#### [Exercise]
Go through the material and tally the lines containing the string "flip". Give the total alone.

#### [Source data]
- - - - -
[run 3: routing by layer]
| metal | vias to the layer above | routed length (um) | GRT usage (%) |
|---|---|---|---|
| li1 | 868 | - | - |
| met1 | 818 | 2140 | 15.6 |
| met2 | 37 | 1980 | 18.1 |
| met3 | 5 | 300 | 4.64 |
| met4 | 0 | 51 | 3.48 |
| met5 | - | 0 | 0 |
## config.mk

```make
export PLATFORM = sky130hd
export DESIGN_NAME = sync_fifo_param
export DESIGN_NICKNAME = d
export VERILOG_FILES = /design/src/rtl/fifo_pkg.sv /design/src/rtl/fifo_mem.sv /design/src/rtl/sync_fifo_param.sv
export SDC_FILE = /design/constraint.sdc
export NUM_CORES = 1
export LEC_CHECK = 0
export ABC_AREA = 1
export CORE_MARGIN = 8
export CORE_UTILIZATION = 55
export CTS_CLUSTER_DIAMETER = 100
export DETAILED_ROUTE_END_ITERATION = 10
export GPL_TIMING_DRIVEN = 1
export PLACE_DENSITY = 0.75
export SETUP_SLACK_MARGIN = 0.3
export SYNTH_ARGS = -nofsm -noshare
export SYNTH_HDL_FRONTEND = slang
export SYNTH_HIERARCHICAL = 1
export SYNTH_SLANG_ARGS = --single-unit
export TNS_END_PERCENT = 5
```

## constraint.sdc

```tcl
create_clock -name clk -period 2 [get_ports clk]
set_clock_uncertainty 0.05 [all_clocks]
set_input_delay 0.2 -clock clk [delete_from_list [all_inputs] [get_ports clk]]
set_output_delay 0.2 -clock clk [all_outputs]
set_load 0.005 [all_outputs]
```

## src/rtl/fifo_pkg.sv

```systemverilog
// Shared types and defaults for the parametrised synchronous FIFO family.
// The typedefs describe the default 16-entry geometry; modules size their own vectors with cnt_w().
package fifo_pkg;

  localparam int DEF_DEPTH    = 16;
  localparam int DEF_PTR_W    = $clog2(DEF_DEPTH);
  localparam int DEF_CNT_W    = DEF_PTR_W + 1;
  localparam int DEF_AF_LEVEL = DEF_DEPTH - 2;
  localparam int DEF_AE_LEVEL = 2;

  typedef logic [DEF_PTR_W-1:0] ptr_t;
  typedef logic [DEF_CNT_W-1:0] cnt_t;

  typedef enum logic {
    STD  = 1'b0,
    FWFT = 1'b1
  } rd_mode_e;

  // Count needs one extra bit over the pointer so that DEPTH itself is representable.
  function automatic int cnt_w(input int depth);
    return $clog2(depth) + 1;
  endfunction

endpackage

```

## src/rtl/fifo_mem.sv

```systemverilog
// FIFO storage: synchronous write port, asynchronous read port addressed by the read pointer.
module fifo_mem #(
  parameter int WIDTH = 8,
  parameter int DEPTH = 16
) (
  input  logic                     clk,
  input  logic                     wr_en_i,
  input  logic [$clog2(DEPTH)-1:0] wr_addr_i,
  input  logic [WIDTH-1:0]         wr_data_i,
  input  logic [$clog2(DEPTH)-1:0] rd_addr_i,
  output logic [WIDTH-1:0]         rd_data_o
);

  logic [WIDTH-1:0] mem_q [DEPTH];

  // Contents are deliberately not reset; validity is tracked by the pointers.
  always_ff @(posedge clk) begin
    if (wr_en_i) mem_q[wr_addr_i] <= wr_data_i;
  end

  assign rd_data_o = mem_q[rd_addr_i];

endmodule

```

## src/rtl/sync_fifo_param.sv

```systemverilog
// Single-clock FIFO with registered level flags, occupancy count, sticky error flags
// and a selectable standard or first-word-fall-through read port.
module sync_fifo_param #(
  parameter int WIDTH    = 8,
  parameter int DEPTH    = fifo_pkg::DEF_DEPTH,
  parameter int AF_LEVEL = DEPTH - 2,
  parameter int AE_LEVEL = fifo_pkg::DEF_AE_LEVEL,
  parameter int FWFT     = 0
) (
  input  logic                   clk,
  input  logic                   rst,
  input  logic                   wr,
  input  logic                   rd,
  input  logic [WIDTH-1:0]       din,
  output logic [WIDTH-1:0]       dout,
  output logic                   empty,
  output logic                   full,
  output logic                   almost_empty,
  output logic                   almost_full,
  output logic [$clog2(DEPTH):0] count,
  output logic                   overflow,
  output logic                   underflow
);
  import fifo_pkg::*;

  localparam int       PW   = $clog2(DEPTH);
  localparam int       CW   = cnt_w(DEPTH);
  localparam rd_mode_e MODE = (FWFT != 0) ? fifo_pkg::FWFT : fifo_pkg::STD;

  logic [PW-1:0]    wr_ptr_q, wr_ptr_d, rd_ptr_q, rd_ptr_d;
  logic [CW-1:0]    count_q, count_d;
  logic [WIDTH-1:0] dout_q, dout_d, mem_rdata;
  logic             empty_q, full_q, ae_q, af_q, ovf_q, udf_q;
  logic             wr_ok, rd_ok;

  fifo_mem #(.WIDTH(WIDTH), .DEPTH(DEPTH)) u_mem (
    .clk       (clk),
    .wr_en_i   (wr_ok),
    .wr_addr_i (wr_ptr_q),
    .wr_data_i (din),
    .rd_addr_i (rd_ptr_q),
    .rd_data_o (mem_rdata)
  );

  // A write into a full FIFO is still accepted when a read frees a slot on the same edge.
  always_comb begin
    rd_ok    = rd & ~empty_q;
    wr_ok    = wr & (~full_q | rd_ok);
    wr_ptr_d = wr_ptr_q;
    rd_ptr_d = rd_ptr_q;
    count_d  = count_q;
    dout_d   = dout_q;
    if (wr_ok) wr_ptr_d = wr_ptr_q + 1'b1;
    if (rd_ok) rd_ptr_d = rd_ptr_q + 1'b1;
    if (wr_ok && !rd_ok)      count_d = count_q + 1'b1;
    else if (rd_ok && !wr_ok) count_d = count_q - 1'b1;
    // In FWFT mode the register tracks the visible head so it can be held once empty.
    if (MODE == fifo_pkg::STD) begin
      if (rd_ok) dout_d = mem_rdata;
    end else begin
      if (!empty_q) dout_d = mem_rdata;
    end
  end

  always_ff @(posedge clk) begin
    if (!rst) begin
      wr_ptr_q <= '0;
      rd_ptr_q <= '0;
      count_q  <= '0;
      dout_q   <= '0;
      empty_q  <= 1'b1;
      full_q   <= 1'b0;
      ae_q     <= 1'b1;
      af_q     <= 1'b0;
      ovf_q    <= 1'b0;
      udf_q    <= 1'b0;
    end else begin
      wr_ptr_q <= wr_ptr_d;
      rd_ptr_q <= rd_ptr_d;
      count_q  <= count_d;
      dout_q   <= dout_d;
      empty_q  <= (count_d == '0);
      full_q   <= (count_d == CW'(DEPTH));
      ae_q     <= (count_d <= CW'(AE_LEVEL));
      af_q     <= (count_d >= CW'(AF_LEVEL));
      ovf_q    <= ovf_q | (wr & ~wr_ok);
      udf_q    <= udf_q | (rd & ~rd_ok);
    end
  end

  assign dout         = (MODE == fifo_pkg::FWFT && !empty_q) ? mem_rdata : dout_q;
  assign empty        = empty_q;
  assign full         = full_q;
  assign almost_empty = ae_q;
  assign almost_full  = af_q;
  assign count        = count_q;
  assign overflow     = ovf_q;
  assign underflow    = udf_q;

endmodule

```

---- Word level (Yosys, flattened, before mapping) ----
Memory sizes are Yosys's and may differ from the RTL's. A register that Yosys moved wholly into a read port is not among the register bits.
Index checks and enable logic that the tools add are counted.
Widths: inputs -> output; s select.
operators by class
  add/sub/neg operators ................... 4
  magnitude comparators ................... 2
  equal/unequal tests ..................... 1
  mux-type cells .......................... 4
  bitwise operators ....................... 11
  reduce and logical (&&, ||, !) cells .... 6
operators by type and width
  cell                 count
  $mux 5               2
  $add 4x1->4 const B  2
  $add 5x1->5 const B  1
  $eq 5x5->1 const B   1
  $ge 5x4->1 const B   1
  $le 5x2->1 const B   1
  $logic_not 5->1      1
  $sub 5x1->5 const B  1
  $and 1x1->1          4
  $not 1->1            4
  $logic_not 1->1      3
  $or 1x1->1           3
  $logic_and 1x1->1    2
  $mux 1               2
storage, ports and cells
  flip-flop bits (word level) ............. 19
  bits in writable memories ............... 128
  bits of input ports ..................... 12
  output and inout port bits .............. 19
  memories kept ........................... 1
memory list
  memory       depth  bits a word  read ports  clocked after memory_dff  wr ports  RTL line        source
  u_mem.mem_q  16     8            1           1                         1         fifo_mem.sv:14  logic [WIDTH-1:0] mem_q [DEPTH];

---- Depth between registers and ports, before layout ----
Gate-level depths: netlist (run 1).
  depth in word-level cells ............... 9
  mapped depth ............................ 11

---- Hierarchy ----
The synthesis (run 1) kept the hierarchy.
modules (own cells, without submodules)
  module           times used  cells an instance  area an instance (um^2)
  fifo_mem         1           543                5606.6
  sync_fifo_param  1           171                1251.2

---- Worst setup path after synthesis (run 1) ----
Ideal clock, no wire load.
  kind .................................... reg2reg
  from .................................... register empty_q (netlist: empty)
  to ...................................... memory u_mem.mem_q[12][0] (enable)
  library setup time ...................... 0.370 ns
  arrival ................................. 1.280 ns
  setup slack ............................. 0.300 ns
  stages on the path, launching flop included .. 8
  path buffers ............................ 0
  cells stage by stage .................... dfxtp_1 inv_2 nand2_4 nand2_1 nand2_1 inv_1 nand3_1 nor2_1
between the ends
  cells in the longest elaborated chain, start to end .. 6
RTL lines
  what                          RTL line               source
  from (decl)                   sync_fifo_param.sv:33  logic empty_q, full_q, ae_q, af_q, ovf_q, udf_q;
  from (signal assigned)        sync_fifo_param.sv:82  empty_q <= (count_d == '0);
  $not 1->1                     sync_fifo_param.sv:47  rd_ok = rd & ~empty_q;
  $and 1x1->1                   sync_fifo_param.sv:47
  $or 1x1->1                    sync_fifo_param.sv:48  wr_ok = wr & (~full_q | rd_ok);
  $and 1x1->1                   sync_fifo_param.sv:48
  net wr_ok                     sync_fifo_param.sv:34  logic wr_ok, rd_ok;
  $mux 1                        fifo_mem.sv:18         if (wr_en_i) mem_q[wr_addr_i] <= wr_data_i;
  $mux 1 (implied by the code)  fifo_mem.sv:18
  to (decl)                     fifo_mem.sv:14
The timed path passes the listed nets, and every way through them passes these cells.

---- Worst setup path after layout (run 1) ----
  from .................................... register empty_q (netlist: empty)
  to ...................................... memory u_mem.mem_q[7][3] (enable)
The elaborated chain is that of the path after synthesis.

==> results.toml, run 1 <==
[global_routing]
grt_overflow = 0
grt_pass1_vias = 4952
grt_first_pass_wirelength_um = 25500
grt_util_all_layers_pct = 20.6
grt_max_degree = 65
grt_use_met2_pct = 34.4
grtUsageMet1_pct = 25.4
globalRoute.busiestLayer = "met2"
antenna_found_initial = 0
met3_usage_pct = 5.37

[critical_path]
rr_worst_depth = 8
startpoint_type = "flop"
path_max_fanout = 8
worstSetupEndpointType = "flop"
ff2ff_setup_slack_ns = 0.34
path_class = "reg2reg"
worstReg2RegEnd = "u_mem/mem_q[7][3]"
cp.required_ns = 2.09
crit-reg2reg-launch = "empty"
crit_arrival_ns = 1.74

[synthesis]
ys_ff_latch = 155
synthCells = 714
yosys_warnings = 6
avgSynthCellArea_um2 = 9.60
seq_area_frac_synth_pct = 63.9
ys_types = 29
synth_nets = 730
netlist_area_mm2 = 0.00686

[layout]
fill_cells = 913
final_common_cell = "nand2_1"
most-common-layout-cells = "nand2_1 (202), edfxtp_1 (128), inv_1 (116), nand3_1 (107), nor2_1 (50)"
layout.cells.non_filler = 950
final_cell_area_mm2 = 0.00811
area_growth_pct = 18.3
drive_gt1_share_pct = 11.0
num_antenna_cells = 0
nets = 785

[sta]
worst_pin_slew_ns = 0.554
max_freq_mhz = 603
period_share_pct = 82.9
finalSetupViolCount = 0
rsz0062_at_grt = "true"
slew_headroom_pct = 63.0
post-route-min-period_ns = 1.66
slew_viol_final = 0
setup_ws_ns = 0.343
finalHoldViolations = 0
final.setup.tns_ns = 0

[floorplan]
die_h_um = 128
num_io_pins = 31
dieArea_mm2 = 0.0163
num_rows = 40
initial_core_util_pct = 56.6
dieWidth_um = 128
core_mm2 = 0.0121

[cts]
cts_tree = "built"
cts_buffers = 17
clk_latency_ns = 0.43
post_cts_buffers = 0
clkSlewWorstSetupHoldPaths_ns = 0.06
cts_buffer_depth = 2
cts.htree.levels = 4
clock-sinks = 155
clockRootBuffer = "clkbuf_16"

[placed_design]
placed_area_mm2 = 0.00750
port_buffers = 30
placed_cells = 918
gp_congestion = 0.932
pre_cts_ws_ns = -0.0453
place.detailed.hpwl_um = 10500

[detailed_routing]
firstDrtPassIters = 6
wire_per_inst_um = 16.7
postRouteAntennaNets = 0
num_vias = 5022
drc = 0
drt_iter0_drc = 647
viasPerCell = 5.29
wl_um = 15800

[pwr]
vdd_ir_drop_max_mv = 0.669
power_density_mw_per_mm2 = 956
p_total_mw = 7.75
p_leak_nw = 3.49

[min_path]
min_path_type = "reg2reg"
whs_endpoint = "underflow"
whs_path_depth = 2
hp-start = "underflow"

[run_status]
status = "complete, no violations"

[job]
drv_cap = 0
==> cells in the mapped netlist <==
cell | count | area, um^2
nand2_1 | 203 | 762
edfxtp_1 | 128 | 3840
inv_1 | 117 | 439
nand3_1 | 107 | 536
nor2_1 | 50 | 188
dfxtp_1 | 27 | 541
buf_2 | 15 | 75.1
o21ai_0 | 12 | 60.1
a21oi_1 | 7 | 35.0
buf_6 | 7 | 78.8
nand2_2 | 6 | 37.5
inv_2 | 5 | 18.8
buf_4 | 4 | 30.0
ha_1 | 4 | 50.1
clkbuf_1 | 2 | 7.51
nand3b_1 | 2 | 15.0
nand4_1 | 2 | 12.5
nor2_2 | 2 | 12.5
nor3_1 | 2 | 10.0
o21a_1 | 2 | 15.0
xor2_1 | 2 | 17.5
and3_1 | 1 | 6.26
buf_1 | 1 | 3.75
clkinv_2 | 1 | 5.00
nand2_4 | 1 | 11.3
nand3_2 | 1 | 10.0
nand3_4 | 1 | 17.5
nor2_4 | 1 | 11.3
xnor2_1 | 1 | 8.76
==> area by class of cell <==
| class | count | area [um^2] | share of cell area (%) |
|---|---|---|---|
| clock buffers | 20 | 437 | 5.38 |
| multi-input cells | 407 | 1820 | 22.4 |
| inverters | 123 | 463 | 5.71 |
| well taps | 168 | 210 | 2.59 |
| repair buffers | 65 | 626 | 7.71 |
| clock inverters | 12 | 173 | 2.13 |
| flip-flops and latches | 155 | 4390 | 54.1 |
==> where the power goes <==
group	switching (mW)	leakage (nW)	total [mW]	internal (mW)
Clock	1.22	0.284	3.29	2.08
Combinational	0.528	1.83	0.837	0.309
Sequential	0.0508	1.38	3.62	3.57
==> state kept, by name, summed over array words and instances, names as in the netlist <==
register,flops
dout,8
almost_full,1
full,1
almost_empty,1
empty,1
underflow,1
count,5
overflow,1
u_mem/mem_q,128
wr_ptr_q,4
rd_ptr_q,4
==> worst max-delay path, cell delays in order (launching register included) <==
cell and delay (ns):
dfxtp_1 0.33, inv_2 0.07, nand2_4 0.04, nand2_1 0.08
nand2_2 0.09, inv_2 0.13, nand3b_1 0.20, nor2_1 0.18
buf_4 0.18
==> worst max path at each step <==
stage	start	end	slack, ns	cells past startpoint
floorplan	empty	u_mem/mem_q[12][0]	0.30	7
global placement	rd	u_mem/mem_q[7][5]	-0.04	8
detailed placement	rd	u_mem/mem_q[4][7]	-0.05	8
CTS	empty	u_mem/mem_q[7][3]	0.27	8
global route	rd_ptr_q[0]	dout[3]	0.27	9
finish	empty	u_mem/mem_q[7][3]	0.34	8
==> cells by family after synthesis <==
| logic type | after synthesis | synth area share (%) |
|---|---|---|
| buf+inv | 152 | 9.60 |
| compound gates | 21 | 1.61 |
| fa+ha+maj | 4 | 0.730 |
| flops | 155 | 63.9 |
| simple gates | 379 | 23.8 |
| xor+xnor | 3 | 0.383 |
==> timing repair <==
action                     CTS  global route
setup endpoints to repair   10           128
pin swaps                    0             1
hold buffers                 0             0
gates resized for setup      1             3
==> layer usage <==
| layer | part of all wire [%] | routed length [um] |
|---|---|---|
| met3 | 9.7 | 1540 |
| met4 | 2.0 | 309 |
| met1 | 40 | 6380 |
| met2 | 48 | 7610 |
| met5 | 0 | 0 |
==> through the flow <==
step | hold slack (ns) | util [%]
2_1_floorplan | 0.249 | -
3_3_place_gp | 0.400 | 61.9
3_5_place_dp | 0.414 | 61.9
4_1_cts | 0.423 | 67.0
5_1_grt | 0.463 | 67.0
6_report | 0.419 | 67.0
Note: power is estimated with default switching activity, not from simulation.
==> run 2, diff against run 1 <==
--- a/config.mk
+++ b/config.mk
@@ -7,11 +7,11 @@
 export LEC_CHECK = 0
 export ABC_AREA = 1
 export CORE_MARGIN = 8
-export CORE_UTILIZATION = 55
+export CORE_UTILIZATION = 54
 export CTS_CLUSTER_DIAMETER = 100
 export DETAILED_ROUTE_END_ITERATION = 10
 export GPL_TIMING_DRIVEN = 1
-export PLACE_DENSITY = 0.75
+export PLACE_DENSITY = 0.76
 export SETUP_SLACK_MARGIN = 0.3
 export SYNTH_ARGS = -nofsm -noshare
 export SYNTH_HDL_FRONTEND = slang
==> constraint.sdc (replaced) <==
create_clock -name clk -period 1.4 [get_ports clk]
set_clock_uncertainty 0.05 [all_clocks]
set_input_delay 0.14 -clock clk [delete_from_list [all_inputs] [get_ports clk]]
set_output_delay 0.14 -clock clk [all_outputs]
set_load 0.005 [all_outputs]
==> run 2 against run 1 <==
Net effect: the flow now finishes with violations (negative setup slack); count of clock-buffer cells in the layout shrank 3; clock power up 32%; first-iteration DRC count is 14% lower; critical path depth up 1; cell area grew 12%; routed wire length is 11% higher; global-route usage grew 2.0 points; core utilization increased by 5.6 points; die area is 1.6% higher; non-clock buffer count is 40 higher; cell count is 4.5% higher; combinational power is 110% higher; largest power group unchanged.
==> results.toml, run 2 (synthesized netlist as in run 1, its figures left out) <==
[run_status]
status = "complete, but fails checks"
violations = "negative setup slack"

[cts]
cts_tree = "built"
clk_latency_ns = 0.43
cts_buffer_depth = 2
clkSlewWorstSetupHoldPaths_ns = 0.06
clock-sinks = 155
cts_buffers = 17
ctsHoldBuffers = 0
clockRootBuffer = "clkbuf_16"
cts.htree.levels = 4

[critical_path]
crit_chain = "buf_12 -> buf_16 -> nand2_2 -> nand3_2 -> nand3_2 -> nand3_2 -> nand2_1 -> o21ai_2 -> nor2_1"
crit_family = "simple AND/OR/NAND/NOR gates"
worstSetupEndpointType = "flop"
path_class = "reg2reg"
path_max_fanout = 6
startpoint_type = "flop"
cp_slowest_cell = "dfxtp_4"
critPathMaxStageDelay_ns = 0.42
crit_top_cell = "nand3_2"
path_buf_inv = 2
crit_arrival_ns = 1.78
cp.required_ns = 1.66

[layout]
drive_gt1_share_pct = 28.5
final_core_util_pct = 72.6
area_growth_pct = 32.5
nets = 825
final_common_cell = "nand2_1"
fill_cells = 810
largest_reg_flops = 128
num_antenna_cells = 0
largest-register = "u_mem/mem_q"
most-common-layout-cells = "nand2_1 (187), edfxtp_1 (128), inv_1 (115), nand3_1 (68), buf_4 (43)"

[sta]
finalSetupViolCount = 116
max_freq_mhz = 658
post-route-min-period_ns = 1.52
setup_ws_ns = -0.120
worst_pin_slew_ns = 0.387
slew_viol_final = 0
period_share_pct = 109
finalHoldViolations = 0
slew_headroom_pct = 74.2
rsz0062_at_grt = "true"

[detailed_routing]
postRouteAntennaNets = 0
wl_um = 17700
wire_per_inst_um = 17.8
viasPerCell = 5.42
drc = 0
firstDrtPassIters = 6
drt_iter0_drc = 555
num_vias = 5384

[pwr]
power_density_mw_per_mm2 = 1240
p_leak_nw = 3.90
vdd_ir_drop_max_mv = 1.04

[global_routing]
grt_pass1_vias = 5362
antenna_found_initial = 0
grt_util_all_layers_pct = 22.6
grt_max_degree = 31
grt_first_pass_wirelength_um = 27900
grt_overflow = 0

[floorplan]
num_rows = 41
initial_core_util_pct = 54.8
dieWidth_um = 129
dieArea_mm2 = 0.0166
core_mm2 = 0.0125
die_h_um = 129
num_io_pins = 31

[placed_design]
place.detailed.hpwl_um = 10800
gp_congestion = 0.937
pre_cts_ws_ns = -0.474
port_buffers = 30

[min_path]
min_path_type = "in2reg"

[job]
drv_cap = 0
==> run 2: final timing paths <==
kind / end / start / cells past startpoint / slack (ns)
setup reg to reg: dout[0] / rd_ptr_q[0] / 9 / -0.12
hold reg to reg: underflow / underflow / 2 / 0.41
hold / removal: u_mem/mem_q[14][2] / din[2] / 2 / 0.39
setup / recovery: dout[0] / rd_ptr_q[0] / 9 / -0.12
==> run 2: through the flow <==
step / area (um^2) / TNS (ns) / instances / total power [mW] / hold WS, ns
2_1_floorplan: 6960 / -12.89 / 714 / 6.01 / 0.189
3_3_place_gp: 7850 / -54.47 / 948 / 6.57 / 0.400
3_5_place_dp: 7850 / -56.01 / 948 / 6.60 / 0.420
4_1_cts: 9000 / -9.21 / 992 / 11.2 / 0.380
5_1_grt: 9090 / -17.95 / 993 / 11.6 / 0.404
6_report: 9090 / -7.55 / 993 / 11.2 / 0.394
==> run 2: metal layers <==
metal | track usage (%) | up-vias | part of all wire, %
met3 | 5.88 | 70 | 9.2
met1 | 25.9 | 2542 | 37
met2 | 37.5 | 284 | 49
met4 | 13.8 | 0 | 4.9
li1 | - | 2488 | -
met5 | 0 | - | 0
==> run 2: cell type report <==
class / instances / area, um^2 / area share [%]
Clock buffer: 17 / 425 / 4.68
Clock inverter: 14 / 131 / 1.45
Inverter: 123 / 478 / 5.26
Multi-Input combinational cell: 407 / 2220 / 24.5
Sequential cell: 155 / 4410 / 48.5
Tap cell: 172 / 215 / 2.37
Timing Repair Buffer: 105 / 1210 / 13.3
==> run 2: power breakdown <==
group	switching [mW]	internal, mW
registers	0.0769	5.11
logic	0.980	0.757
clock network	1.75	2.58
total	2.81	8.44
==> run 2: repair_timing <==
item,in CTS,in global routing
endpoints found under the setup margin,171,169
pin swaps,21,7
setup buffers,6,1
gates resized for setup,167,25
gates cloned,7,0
- - - - -
#### [Your solution]
2